The Boulder Colorado-based company has announced version 4.0 of its still very new LogRhythm software for analysing the sort of network events that normally sit undiscovered in log files, assuming they are even generated at all.

The system has a number of layers, starting with an event-monitoring system that allows the admin to detect different filename patterns in real-time, relating this activity to IP addresses and users. Thresholds can be set so that if and when security policies are breached on these parameters, the admin is alerted to a console or remotely paged.

The new version also uses a Universal Database Log Adapter (UDLAT) interface to capture log data from any ODBC-based database – Microsoft SQL Server, Oracle or IBM’s DB2 for instance – allowing it to be analysed for unusual activity, including a rogue admin turning off auditing.

The application claims to solve one of the problems with database logs, namely that they don’t necessarily generate enough data to detect the sort of security issues that are now hitting database managers. LogRhythm can generate metadata fields to track things such transaction quantities greater than specified quantities in financial applications, as well as unusual database activity, tracing such data back to specific sessions.

The reporting function can turn complex events into reports than let staff more easily identify anomalies, with enough drill-down to spot the sources of possible security breaches.
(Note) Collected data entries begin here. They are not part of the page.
`src/rtl/tetris_pkg.sv`:
```
// Shared constants and types for the Tetris VGA renderer: board geometry,
// 640x480@60 VGA timing and the pixel colour payload.
package tetris_pkg;

    localparam int unsigned BOARD_W     = 10;
    localparam int unsigned BOARD_H     = 20;
    localparam int unsigned BOARD_CELLS = BOARD_W * BOARD_H;

    localparam int unsigned H_ACTIVE     = 640;
    localparam int unsigned H_FP_END     = 656;
    localparam int unsigned H_SYNC_END   = 752;
    localparam int unsigned H_TOTAL      = 800;
    localparam int unsigned V_ACTIVE     = 480;
    localparam int unsigned V_SYNC_START = 490;
    localparam int unsigned V_SYNC_END   = 492;
    localparam int unsigned V_TOTAL      = 525;

    localparam int unsigned HCNT_W     = 10;
    localparam int unsigned VCNT_W     = 10;
    localparam int unsigned COL_W      = $clog2(BOARD_W);
    localparam int unsigned ROW_W      = $clog2(BOARD_H);
    localparam int unsigned CELL_IDX_W = $clog2(BOARD_CELLS);
    localparam int unsigned FRAME_PX   = 4;

    typedef struct packed {
        logic [7:0] r;
        logic [7:0] g;
        logic [7:0] b;
    } rgb_t;

    localparam rgb_t RGB_BLACK  = '{r: 8'h00, g: 8'h00, b: 8'h00};
    localparam rgb_t RGB_FILLED = '{r: 8'h00, g: 8'hff, b: 8'hff};
    localparam rgb_t RGB_EMPTY  = '{r: 8'h20, g: 8'h20, b: 8'h20};
    localparam rgb_t RGB_GRID   = '{r: 8'h40, g: 8'h40, b: 8'h40};
    localparam rgb_t RGB_FRAME  = '{r: 8'h80, g: 8'h80, b: 8'h80};

endpackage

```
`src/rtl/vga_timing.sv`:
```
// Pixel-enable divider and 800x525 raster counters with raw (unregistered)
// sync and active-area flags decoded from the current counter values.
module vga_timing
    import tetris_pkg::*;
(
    input  logic              clk,
    input  logic              resetn,
    output logic              pix_en,
    output logic [HCNT_W-1:0] hcount,
    output logic [VCNT_W-1:0] vcount,
    output logic              hsync_n_c,
    output logic              vsync_n_c,
    output logic              active_c
);

    logic h_last;
    logic v_last;

    assign h_last = (hcount == HCNT_W'(H_TOTAL - 1));
    assign v_last = (vcount == VCNT_W'(V_TOTAL - 1));

    // pix_en halves clk; the raster only moves on pix_en cycles
    always_ff @(posedge clk) begin
        if (!resetn) begin
            pix_en <= 1'b0;
            hcount <= '0;
            vcount <= '0;
        end else begin
            pix_en <= ~pix_en;
            if (pix_en) begin
                if (h_last) begin
                    hcount <= '0;
                    vcount <= v_last ? '0 : vcount + VCNT_W'(1);
                end else begin
                    hcount <= hcount + HCNT_W'(1);
                end
            end
        end
    end

    assign hsync_n_c = !((hcount >= HCNT_W'(H_FP_END)) && (hcount < HCNT_W'(H_SYNC_END)));
    assign vsync_n_c = !((vcount >= VCNT_W'(V_SYNC_START)) && (vcount < VCNT_W'(V_SYNC_END)));
    assign active_c  = (hcount < HCNT_W'(H_ACTIVE)) && (vcount < VCNT_W'(V_ACTIVE));

endmodule

```
`src/rtl/tetris_vga_renderer.sv`:
```
// Renders a 10x20 Tetris board as a VGA 640x480 image; the board is latched
// once per frame during vertical blanking so a frame never mixes two boards.
module tetris_vga_renderer
    import tetris_pkg::*;
#(
    parameter int unsigned CELL_PX  = 16,
    parameter int unsigned BOARD_X0 = 240,
    parameter int unsigned BOARD_Y0 = 80
) (
    input  logic                   clk,
    input  logic                   resetn,
    input  logic [BOARD_CELLS-1:0] board,
    output logic                   vga_clk,
    output logic                   vga_hs,
    output logic                   vga_vs,
    output logic                   vga_blank_n,
    output logic [7:0]             vga_r,
    output logic [7:0]             vga_g,
    output logic [7:0]             vga_b
);

    localparam int unsigned CELL_SHIFT = $clog2(CELL_PX);
    localparam int unsigned BOARD_X1   = BOARD_X0 + BOARD_W * CELL_PX;
    localparam int unsigned BOARD_Y1   = BOARD_Y0 + BOARD_H * CELL_PX;

    logic              pix_en;
    logic [HCNT_W-1:0] hcount;
    logic [VCNT_W-1:0] vcount;
    logic              hsync_n_c;
    logic              vsync_n_c;
    logic              active_c;

    logic [BOARD_CELLS-1:0] shadow;
    logic                   in_board_c;
    logic                   in_frame_c;
    logic                   edge_c;
    logic                   filled_c;
    logic [COL_W-1:0]       col_c;
    logic [ROW_W-1:0]       row_c;
    logic [CELL_IDX_W-1:0]  cell_idx_c;
    rgb_t                   pix_c;
    rgb_t                   pix_q;

    vga_timing u_timing (
        .clk       (clk),
        .resetn    (resetn),
        .pix_en    (pix_en),
        .hcount    (hcount),
        .vcount    (vcount),
        .hsync_n_c (hsync_n_c),
        .vsync_n_c (vsync_n_c),
        .active_c  (active_c)
    );

    // Region decode and cell address; index forced to 0 outside the board
    always_comb begin
        in_board_c = (32'(hcount) >= BOARD_X0) && (32'(hcount) < BOARD_X1) &&
                     (32'(vcount) >= BOARD_Y0) && (32'(vcount) < BOARD_Y1);
        in_frame_c = !in_board_c &&
                     (32'(hcount) + FRAME_PX >= BOARD_X0) && (32'(hcount) < BOARD_X1 + FRAME_PX) &&
                     (32'(vcount) + FRAME_PX >= BOARD_Y0) && (32'(vcount) < BOARD_Y1 + FRAME_PX);
        col_c  = COL_W'((hcount - HCNT_W'(BOARD_X0)) >> CELL_SHIFT);
        row_c  = ROW_W'((vcount - VCNT_W'(BOARD_Y0)) >> CELL_SHIFT);
        edge_c = (((hcount - HCNT_W'(BOARD_X0)) & HCNT_W'(CELL_PX - 1)) == HCNT_W'(CELL_PX - 1)) ||
                 (((vcount - VCNT_W'(BOARD_Y0)) & VCNT_W'(CELL_PX - 1)) == VCNT_W'(CELL_PX - 1));
        cell_idx_c = '0;
        if (in_board_c) begin
            cell_idx_c = CELL_IDX_W'(row_c) * CELL_IDX_W'(BOARD_W) + CELL_IDX_W'(col_c);
        end
        filled_c = shadow[cell_idx_c];
    end

    // Colour priority: grid line, cell fill, surrounding frame, background
    always_comb begin
        pix_c = RGB_BLACK;
        if (active_c) begin
            if (in_board_c) begin
                if (edge_c) begin
                    pix_c = RGB_GRID;
                end else if (filled_c) begin
                    pix_c = RGB_FILLED;
                end else begin
                    pix_c = RGB_EMPTY;
                end
            end else if (in_frame_c) begin
                pix_c = RGB_FRAME;
            end
        end
    end

    // Sync, blank and colour all registered on the same pix_en edge
    always_ff @(posedge clk) begin
        if (!resetn) begin
            vga_hs      <= 1'b1;
            vga_vs      <= 1'b1;
            vga_blank_n <= 1'b0;
            pix_q       <= RGB_BLACK;
            shadow      <= '0;
        end else if (pix_en) begin
            vga_hs      <= hsync_n_c;
            vga_vs      <= vsync_n_c;
            vga_blank_n <= active_c;
            pix_q       <= pix_c;
            if ((hcount == '0) && (vcount == VCNT_W'(V_ACTIVE))) begin
                shadow <= board;
            end
        end
    end

    assign vga_clk = pix_en;
    assign vga_r   = pix_q.r;
    assign vga_g   = pix_q.g;
    assign vga_b   = pix_q.b;

endmodule

```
"Log and event management is now a requirement for virtually every regulatory mandate and security standard, yet few products provide a truly integrated solution for both disciplines," said LogRhythm’s founder and CTO, Chris Petersen.

"Our 4.0 release extends the power of our integrated platform to take full advantage of logs at the application and database layer, making LogRhythm ideal for advancing insider threat detection, data privacy and operations intelligence," he said.

Tracking the often hard-to-detect handiwork of the crooked insider is becoming one of security’s most fashionable trends, not surprising given that they are now ranked by some as one of the biggest security worries. Too many companies tend to build application and network security on the basis that insiders are to be trusted. This is astonishing given that it has long been axiomatic that the insider is invariably the one who does the most damage.

LogRhythm 4.0 is available immediately, with pricing starting at $20,000.